Assigned task:
Copy, word for word, the lines of the entries below between the one with "v1 <= 1'b0;" and the one with "create_clock -name core_clock -period 13.0", inclusive, and leave out everything else.

----

Source: an optimization exercise on an open RTL-to-GDS flow (aim: a short achievable clock period and few clock cycles). Production flows keep margins and buffers that such runs may drop. Function was checked by simulation only, so behaviour that the tests miss may differ from the original. The flow treats the clock pin as an ideal source. Dropping or thinning the clock tree relies on that and would not hold on a real chip.

Setup of main:
==> flow/design.v <==
`timescale 1ns/1ns
module reduction
#(
    parameter SOURCE_WIDTH = 640,
    parameter SOURCE_HEIGHT = 480,
    parameter SOURCE_DATA_WIDTH = 1,
    parameter SOURCE_ADDR_WIDTH = 19,
    parameter DEST_ADDR_WIDTH = 17,
    parameter DEST_DATA_WIDTH = 1
)
(
    input clk,
    input resetn,
    input go,
    input [SOURCE_DATA_WIDTH-1:0] source_data,
    output reg [SOURCE_ADDR_WIDTH-1:0] source_addr,
    output reg [DEST_ADDR_WIDTH-1:0] dest_addr,
    output reg [DEST_DATA_WIDTH-1:0] dest_data,
    output reg dest_write_enable,
    output reg done
);
    localparam AW = SOURCE_ADDR_WIDTH;
    localparam DW = DEST_ADDR_WIDTH;
    localparam BOXES_PER_ROW = SOURCE_WIDTH / 2;
    localparam NBOX = (SOURCE_WIDTH * SOURCE_HEIGHT) / 4;
    reg started;
    reg          v0, v1, v2;
    reg [1:0]    k0, k1, k2;
    reg [AW-1:0] s0, s1, s2;
    reg [AW-1:0] t0, t1, t2;
    reg [DW-1:0] d0, d1, d2;
    reg [AW-1:0] ca2;        
    reg          dq;         
    reg [AW-1:0] ns, nt;     
    reg [AW-1:0] rs, rt;     
    reg [DW-1:0] nd;
    reg [8:0]    col;
    reg          lastcol, lastbox, exhausted;
    wire fin   = ~v2 | ~dq | (k2 == 2'd3);
    wire alloc = fin & started & ~exhausted;
    always @(posedge clk) begin
        if (!resetn)
            started <= 1'b0;
        else if (go)
            started <= 1'b1;
    end
    always @(posedge clk) begin
        v1 <= v0; k1 <= k0; s1 <= s0; t1 <= t0; d1 <= d0;
        v2 <= v1; k2 <= k1; s2 <= s1; t2 <= t1; d2 <= d1;
        ca2 <= (k1[0] ? s1 : t1) | {{(AW-1){1'b0}}, ~k1[1]};
        dq <= source_data[0];
        if (fin) begin
            v0 <= alloc;
            k0 <= 2'd0;
            s0 <= ns;
            t0 <= nt;
            d0 <= nd;
            source_addr <= ns;
        end else begin
            v0 <= 1'b1;
            k0 <= k2 + 2'd1;
            s0 <= s2;
            t0 <= t2;
            d0 <= d2;
            source_addr <= ca2;
        end
        dest_addr <= d2;
        dest_data <= dq;
        dest_write_enable <= v2 & (~dq | (k2 == 2'd3));
        if (!resetn) begin
            v0 <= 1'b0;
            v1 <= 1'b0;
            v2 <= 1'b0;
            dest_write_enable <= 1'b0;
        end
    end
    always @(posedge clk) begin
        if (!started) begin
            ns <= 0;
            nt <= SOURCE_WIDTH;
            rs <= 2 * SOURCE_WIDTH;
            rt <= 3 * SOURCE_WIDTH;
            nd <= 0;
            col <= 0;
            lastcol <= 1'b0;
            lastbox <= 1'b0;
            exhausted <= 1'b0;
        end else if (alloc) begin
            nd <= nd + 1'b1;
            if (lastcol) begin
                ns <= rs;
                nt <= rt;
                rs <= rs + 2 * SOURCE_WIDTH;
                rt <= rt + 2 * SOURCE_WIDTH;
                col <= 0;
                lastcol <= 1'b0;
            end else begin
                ns <= ns + 2'd2;
                nt <= nt + 2'd2;
                col <= col + 1'b1;
                lastcol <= (col == BOXES_PER_ROW - 2);
            end
            lastbox <= (nd == NBOX - 2);
            exhausted <= lastbox;
        end
    end
    always @(posedge clk) begin
        if (!resetn)
            done <= 1'b0;
        else if (started & exhausted & ~v0 & ~v1 & ~v2)
            done <= 1'b1;
    end
endmodule
export LEC_CHECK = 0
export ABC_CLOCK_PERIOD_IN_PS = 10000
export CAP_MARGIN = 20
export CORE_MARGIN = 2
export CORE_UTILIZATION = 40
export PLACE_DENSITY = 0.6
export SLEW_MARGIN = 20
create_clock -name core_clock -period 13.0 [get_ports {clk}]
standard.sh (not shown) runs the stock make flow with config.mk's settings and CLKGATE_MAP_FILE= SYNTH_SCRIPT=/design/flow/synth_recipe.tcl, a recipe that flattens the netlist after the stock synthesis.
==> flow/flow/run.sh <==
#!/bin/bash
# Standard synthesis and placement; a hand-built two-level clock tree with
# timing repair aiming for a wide setup margin (flow/cts.tcl) in place of
# ORFS's CTS step; then ORFS's routing and finishing with the same margin.
# The design's clock and constraints are unchanged.
set -euo pipefail
MARGIN=9.8
bash standard.sh synth > synth.log 2>&1
bash standard.sh place > place.log 2>&1
export RESULTS=$PWD/orfs/results/sky130hd/reduction/base
export FLOWDIR=$PWD/flow
export MARGIN CTS_NTOP=4 CTS_NLEAF=16 CTS_LEAF_BUF=sky130_fd_sc_hd__clkbuf_16
export DONT_USE="sky130_fd_sc_hd__probe_p_8 sky130_fd_sc_hd__probec_p_8 sky130_fd_sc_hd__lpflow_*"
openroad -no_init -exit flow/cts.tcl > cts.log 2>&1
bash standard.sh SETUP_SLACK_MARGIN=$MARGIN finish > finish.log 2>&1
==> flow/flow/cts.tcl <==
# Clock tree and timing repair in place of ORFS's CTS step: reads the placed
# design, builds a two-level clock tree by hand (mcts.tcl), repairs setup
# with a wide margin and then hold, and writes ORFS's 4_1_cts.odb and 4_cts.sdc.
set P $::env(FLOW_HOME)/platforms/sky130hd
set R $::env(RESULTS)
read_lef $P/lef/sky130_fd_sc_hd.tlef
read_lef $P/lef/sky130_fd_sc_hd_merged.lef
read_liberty $P/lib/sky130_fd_sc_hd__tt_025C_1v80.lib
read_db $R/3_place.odb
read_sdc $R/3_place.sdc
source $P/setRC.tcl
set_dont_use $::env(DONT_USE)

source $::env(FLOWDIR)/mcts.tcl
manual_cts $::env(CTS_NTOP) $::env(CTS_NLEAF) sky130_fd_sc_hd__clkbuf_16 $::env(CTS_LEAF_BUF)
detailed_placement
set_propagated_clock [all_clocks]
estimate_parasitics -placement
report_clock_latency
report_checks -path_delay max -format full_clock_expanded

repair_timing -setup -setup_margin $::env(MARGIN) -repair_tns 100 -verbose
detailed_placement
estimate_parasitics -placement
repair_timing -hold -hold_margin 0.05 -verbose
detailed_placement
check_placement -verbose
estimate_parasitics -placement
report_clock_latency
report_checks -path_delay max -format full_clock_expanded
report_checks -path_delay max -group_path_count 5
report_checks -path_delay min

write_db $R/4_1_cts.odb
write_sdc $R/4_cts.sdc
==> flow/flow/mcts.tcl <==
# Manual two-level clock tree: the clock port drives NTOP clock buffers,
# each drives some of NLEAF leaf clock buffers, and each leaf buffer feeds
# one cluster of registers (balanced k-means on positions). Every register
# sees the same two buffer stages.
proc mcts_cluster {pts nk} {
  # pts: list of {x y}; returns {assignment centres}
  set n [llength $pts]
  set cap [expr {int(ceil(double($n)/$nk))}]
  set sorted [lsort -real -index 0 $pts]
  set cx {}; set cy {}
  for {set k 0} {$k < $nk} {incr k} {
    set s [lindex $sorted [expr {int(($k+0.5)*$n/$nk)}]]
    lappend cx [lindex $s 0]; lappend cy [lindex $s 1]
  }
  for {set iter 0} {$iter < 40} {incr iter} {
    set pairs {}
    set i 0
    foreach s $pts {
      for {set k 0} {$k < $nk} {incr k} {
        set dx [expr {[lindex $s 0]-[lindex $cx $k]}]
        set dy [expr {[lindex $s 1]-[lindex $cy $k]}]
        lappend pairs [list $i $k [expr {$dx*$dx+$dy*$dy}]]
      }
      incr i
    }
    set pairs [lsort -real -index 2 $pairs]
    array unset asg; array unset cnt
    for {set k 0} {$k < $nk} {incr k} {set cnt($k) 0; set sx($k) 0.0; set sy($k) 0.0}
    foreach p $pairs {
      lassign $p i k d
      if {[info exists asg($i)]} continue
      if {$cnt($k) >= $cap} continue
      set asg($i) $k; incr cnt($k)
    }
    for {set i 0} {$i < $n} {incr i} {
      set k $asg($i)
      set sx($k) [expr {$sx($k)+[lindex $pts $i 0]}]
      set sy($k) [expr {$sy($k)+[lindex $pts $i 1]}]
    }
    set cx {}; set cy {}
    for {set k 0} {$k < $nk} {incr k} {
      lappend cx [expr {$sx($k)/max(1,$cnt($k))}]
      lappend cy [expr {$sy($k)/max(1,$cnt($k))}]
    }
  }
  set a {}
  for {set i 0} {$i < $n} {incr i} {lappend a $asg($i)}
  return [list $a $cx $cy]
}

proc mcts_buffer {block master name innet x y} {
  set inst [odb::dbInst_create $block $master $name]
  set net [odb::dbNet_create $block "${name}_net"]
  $net setSigType CLOCK
  [$inst findITerm A] connect $innet
  [$inst findITerm X] connect $net
  set w [[$inst getMaster] getWidth]
  set h [[$inst getMaster] getHeight]
  $inst setLocation [expr {int($x - $w/2)}] [expr {int($y - $h/2)}]
  $inst setPlacementStatus PLACED
  return $net
}

proc manual_cts {ntop nleaf top_master_name leaf_master_name} {
  set block [ord::get_db_block]
  set db [ord::get_db]
  set tmaster [$db findMaster $top_master_name]
  set lmaster [$db findMaster $leaf_master_name]
  set clknet [$block findNet clk]
  set sinks {}
  set pts {}
  foreach it [$clknet getITerms] {
    set bb [[$it getInst] getBBox]
    lappend sinks $it
    lappend pts [list [expr {([$bb xMin]+[$bb xMax])/2.0}] [expr {([$bb yMin]+[$bb yMax])/2.0}]]
  }
  lassign [mcts_cluster $pts $nleaf] lasg lcx lcy
  set lpts {}
  for {set k 0} {$k < $nleaf} {incr k} {lappend lpts [list [lindex $lcx $k] [lindex $lcy $k]]}
  lassign [mcts_cluster $lpts $ntop] tasg tcx tcy
  for {set t 0} {$t < $ntop} {incr t} {
    set tnet($t) [mcts_buffer $block $tmaster "clkbuf_top_$t" $clknet [lindex $tcx $t] [lindex $tcy $t]]
  }
  for {set k 0} {$k < $nleaf} {incr k} {
    set lnet($k) [mcts_buffer $block $lmaster "clkbuf_leaf_$k" $tnet([lindex $tasg $k]) [lindex $lcx $k] [lindex $lcy $k]]
  }
  set i 0
  foreach it $sinks {
    $it disconnect
    $it connect $lnet([lindex $lasg $i])
    incr i
  }
  puts "manual_cts: [llength $sinks] sinks, $nleaf leaf and $ntop top buffers"
}
Testbench counts of main, summed over its fixed seeds: cycles 561,903.
This design comes from an exercise in tuning for small area and a short achievable clock period on the open sky130 flow, not from production work. Function was checked by simulation only, so behaviour that the tests miss may differ from the original.

==> job 3414 <==
## Datapath
module Datapath(Clk, Reset, PC_Counter, IM_out, DMem_Addr, DMem_WData, DMem_WMask, DMem_Read, DMem_RData,
                Reg_Write, RegWrite_or, Write_Reg);
==> flow/config.mk <==
export PLATFORM = sky130hd
export DESIGN_NAME = Datapath
export DESIGN_NICKNAME = Datapath
export VERILOG_FILES = /design/flow/design.v
export SDC_FILE = /design/flow/constraint.sdc
export NUM_CORES = 4
export LEC_CHECK = 0
export CAP_MARGIN = 30
export CORE_MARGIN = 2
export CORE_UTILIZATION = 60
export CTS_BUF_LIST = sky130_fd_sc_hd__clkbuf_8
export SLEW_MARGIN = 30
export SYNTH_HIERARCHICAL = 1
export SYNTH_MINIMUM_KEEP_SIZE = 0
==> flow/constraint.sdc <==
create_clock -name core_clock -period 25.0 [get_ports {Clk}]
set_input_delay 5.0000 -clock core_clock [delete_from_list [all_inputs] [get_ports {Clk}]]
set_output_delay 5.0000 -clock core_clock [all_outputs]
set_load 0.01 [all_outputs]
standard.sh (not shown) runs the stock make flow with config.mk's settings and CLKGATE_MAP_FILE= SYNTH_SCRIPT=/design/flow/synth_recipe.tcl, a recipe that flattens the netlist after the stock synthesis.
==> flow/flow/run.sh <==
#!/bin/bash
# The standard layout (standard.sh: the standard flow's synthesis and ORFS flow, unchanged
# scripts), with two layout settings given through the environment:
#  - the port buffers that buffer_ports inserts on every input and output are
#    buf_2 cells instead of the default delay-buffer cells.
# The make/ORFS output goes to standard.log here; ORFS's per-step logs are in
# orfs/logs/.
set -euo pipefail
export SETUP_SLACK_MARGIN=7
export BUFFER_PORTS_ARGS="-buffer_cell sky130_fd_sc_hd__buf_2"
bash standard.sh > standard.log 2>&1
==> inputs of job 7256, as changes to job 3414 <==
--- a/flow/flow/run.sh
+++ b/flow/flow/run.sh
@@ -8,3 +8,3 @@
 set -euo pipefail
-export SETUP_SLACK_MARGIN=7
+export SETUP_SLACK_MARGIN=8
 export BUFFER_PORTS_ARGS="-buffer_cell sky130_fd_sc_hd__buf_2"
==> summary.txt <==
Placement
  – Placed insts: 9481

Worst setup path
  – Critical Path Slowest Stage Cell: fa_1
  – Reg-to-reg endpoint: Hi[13]
  – Max incr delay on CP: 0.53 ns

Outcome
  – Outcome: timing/DRC/antenna clean

Final layout
  – Diode count: 18

Timing
  – Final setup margin: 7.57 ns
The numbers above come from job 7256.

==> summary.txt <==
Outcome
  – Outcome: timing/DRC/antenna clean

Placement
  – Placed insts: 9483

Worst setup path
  – Max incr delay on CP: 0.54 ns
  – Critical Path Slowest Stage Cell: nand2b_2
  – Reg-to-reg endpoint: Hi[21]

GRT
  – Initial antenna violation count: 27

Final layout
  – Diode count: 13

Route
  – Wl on met1: about 130000 um

Timing
  – Final setup margin: a little under 7 ns
The numbers above come from job 3414.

----

Exercise solution:
            v1 <= 1'b0;
            v2 <= 1'b0;
            dest_write_enable <= 1'b0;
        end
    end
    always @(posedge clk) begin
        if (!started) begin
            ns <= 0;
            nt <= SOURCE_WIDTH;
            rs <= 2 * SOURCE_WIDTH;
            rt <= 3 * SOURCE_WIDTH;
            nd <= 0;
            col <= 0;
            lastcol <= 1'b0;
            lastbox <= 1'b0;
            exhausted <= 1'b0;
        end else if (alloc) begin
            nd <= nd + 1'b1;
            if (lastcol) begin
                ns <= rs;
                nt <= rt;
                rs <= rs + 2 * SOURCE_WIDTH;
                rt <= rt + 2 * SOURCE_WIDTH;
                col <= 0;
                lastcol <= 1'b0;
            end else begin
                ns <= ns + 2'd2;
                nt <= nt + 2'd2;
                col <= col + 1'b1;
                lastcol <= (col == BOXES_PER_ROW - 2);
            end
            lastbox <= (nd == NBOX - 2);
            exhausted <= lastbox;
        end
    end
    always @(posedge clk) begin
        if (!resetn)
            done <= 1'b0;
        else if (started & exhausted & ~v0 & ~v1 & ~v2)
            done <= 1'b1;
    end
endmodule
export LEC_CHECK = 0
export ABC_CLOCK_PERIOD_IN_PS = 10000
export CAP_MARGIN = 20
export CORE_MARGIN = 2
export CORE_UTILIZATION = 40
export PLACE_DENSITY = 0.6
export SLEW_MARGIN = 20
create_clock -name core_clock -period 13.0 [get_ports {clk}]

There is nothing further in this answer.